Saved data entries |
□ □ □ □
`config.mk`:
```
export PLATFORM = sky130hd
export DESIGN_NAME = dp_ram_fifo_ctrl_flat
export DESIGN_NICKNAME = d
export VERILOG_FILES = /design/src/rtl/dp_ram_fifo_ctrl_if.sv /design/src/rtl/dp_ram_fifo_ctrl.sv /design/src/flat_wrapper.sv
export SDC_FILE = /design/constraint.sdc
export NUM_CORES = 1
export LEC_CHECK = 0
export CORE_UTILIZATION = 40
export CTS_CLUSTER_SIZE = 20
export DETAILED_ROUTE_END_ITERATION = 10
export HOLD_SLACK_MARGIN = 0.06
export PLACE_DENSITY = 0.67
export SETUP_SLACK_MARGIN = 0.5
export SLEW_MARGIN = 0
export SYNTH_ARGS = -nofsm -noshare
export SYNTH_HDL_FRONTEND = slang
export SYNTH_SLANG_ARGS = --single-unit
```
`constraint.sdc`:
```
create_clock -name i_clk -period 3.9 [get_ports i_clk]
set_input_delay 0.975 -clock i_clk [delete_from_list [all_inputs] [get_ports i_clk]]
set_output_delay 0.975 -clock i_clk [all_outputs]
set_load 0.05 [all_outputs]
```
□ □ □ □
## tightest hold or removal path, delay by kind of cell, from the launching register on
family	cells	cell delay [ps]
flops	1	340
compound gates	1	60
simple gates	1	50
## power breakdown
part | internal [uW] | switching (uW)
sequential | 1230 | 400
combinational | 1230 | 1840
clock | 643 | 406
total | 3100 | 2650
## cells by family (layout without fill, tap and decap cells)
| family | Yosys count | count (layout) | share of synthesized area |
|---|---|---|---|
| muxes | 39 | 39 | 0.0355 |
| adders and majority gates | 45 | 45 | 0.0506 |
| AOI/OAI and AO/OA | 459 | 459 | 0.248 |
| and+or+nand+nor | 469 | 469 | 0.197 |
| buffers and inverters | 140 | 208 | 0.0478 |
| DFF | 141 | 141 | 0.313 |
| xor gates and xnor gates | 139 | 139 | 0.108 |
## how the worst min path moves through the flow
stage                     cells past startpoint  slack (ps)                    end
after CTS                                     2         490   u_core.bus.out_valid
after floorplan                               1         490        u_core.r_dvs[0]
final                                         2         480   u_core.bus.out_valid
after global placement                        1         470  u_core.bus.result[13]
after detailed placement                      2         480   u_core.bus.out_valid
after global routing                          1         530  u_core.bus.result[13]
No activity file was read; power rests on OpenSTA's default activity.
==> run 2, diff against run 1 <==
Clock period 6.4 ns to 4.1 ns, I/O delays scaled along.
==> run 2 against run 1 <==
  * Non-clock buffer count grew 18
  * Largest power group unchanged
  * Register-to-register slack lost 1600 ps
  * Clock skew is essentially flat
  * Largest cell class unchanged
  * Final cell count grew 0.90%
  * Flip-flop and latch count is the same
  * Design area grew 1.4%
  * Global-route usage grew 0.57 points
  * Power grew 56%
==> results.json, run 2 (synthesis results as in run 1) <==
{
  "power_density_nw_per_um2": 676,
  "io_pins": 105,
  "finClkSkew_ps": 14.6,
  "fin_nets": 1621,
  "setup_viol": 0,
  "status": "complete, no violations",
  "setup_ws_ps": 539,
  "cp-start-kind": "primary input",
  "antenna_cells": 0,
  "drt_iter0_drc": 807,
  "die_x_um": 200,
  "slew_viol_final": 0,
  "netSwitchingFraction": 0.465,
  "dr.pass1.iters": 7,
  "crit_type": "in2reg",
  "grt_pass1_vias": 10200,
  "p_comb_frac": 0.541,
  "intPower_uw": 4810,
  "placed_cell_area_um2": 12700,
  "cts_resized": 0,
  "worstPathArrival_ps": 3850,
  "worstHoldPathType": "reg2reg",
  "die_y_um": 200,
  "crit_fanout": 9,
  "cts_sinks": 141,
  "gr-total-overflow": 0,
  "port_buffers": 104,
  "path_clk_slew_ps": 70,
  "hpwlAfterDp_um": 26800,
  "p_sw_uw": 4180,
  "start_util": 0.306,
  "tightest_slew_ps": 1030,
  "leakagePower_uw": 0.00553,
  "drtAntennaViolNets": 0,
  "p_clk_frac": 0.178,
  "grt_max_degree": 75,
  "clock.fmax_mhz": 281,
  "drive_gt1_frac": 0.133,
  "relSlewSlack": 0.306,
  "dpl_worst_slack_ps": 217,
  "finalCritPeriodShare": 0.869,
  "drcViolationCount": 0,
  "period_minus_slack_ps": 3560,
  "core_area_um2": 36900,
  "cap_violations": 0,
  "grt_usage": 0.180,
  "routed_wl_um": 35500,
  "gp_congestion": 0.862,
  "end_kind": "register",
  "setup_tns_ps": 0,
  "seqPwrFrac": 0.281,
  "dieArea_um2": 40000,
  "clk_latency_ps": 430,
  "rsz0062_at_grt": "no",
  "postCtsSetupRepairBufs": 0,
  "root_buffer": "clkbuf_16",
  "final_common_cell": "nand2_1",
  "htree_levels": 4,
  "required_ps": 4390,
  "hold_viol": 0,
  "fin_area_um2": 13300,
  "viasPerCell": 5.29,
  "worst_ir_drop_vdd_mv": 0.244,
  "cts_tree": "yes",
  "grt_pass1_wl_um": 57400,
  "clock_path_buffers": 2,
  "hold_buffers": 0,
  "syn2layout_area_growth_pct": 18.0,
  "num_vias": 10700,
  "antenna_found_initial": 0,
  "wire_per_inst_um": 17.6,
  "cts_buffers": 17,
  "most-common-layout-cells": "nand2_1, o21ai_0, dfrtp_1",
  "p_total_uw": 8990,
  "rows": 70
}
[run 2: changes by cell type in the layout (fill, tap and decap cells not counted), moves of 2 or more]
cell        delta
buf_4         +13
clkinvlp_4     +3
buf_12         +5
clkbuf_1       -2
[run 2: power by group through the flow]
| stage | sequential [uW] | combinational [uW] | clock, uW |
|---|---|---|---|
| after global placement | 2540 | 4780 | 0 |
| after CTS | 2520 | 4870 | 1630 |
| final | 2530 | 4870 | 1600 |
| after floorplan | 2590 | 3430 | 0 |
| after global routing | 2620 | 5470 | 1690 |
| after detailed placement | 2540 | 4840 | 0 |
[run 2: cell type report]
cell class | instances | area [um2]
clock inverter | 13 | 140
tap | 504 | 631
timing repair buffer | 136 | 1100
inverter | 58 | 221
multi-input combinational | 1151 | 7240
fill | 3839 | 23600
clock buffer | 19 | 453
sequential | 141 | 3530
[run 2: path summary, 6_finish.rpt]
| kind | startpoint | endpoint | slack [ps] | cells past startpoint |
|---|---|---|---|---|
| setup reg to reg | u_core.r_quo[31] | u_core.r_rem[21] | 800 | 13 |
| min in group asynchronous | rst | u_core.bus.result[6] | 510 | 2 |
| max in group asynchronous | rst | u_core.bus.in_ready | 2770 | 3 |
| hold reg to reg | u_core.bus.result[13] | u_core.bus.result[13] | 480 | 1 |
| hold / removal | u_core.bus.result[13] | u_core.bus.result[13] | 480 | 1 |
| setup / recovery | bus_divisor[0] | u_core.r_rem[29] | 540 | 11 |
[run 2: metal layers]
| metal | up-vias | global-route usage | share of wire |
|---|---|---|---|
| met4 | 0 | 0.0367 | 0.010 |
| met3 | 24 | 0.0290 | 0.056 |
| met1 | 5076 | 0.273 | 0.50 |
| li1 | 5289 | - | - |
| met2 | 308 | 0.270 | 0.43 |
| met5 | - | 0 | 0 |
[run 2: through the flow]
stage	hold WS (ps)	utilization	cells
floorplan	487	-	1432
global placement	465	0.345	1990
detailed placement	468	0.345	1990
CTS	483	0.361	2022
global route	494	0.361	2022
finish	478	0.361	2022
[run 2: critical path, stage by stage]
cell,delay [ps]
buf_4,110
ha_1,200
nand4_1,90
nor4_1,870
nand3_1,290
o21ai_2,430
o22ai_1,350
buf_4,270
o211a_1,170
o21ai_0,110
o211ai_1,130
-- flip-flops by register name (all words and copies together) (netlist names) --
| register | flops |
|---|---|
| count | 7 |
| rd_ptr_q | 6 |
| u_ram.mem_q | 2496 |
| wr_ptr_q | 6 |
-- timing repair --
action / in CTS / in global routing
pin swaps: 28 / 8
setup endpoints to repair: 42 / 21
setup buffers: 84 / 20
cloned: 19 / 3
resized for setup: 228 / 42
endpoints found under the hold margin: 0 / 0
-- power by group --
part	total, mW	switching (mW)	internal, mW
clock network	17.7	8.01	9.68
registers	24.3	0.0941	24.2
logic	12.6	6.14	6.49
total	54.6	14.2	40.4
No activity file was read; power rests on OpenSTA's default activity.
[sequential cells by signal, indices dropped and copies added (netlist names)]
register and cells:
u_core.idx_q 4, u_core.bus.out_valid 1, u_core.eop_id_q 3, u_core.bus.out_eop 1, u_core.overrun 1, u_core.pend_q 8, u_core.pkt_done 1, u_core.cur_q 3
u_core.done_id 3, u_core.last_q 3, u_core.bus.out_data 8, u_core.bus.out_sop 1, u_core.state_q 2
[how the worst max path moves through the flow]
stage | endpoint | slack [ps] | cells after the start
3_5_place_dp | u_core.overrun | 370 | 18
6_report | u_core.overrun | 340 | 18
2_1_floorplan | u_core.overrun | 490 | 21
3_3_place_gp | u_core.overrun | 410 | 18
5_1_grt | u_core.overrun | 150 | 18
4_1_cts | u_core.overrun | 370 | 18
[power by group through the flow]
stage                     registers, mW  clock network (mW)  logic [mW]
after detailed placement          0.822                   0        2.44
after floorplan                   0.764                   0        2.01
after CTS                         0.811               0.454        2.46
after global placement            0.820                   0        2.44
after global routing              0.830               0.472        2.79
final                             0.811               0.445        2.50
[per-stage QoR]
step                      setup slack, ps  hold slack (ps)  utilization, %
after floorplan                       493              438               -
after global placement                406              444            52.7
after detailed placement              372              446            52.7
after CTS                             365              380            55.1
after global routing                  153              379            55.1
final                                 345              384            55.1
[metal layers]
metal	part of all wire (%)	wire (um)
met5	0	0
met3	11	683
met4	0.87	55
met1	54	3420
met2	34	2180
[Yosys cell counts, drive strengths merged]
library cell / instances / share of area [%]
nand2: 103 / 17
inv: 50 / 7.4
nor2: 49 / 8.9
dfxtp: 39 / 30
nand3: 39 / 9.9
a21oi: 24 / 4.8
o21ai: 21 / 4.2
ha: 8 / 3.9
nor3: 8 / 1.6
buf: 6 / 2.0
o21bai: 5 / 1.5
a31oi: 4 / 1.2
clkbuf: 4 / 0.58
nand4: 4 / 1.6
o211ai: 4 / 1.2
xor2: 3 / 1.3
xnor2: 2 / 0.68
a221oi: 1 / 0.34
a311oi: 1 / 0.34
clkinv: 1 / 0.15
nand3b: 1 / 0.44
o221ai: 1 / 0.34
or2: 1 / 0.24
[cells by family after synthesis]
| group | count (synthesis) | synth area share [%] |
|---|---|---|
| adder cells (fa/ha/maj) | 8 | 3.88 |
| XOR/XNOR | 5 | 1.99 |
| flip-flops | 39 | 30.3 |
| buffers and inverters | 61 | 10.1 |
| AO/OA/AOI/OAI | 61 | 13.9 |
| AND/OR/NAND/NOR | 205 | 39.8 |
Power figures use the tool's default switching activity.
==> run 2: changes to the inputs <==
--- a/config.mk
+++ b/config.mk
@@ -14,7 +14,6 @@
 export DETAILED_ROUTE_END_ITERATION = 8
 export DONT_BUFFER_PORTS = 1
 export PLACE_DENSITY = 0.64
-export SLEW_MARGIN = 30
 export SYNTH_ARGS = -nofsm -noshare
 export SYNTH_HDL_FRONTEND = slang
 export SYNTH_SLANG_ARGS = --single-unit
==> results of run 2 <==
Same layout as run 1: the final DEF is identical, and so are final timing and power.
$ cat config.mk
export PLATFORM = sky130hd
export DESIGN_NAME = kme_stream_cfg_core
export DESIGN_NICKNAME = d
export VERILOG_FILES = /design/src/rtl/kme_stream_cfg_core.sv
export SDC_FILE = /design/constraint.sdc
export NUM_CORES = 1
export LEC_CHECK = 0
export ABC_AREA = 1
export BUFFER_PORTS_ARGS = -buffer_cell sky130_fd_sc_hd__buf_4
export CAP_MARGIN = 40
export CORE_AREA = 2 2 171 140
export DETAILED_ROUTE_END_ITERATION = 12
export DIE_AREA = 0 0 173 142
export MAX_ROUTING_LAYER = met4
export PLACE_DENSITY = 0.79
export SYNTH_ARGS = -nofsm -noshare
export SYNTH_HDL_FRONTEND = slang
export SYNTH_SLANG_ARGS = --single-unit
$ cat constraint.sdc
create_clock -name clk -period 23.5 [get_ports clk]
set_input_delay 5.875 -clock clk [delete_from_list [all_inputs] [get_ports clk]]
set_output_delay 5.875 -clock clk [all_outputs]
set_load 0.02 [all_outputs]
□ □ □ □
Task item |
From the data above, output only the lines between the line containing "## tightest hold" and the line containing "sequential | 1230 | 400", inclusive, exactly as written.

Exercise answer |
## tightest hold or removal path, delay by kind of cell, from the launching register on
family	cells	cell delay [ps]
flops	1	340
compound gates	1	60
simple gates	1	50
## power breakdown
part | internal [uW] | switching (uW)
sequential | 1230 | 400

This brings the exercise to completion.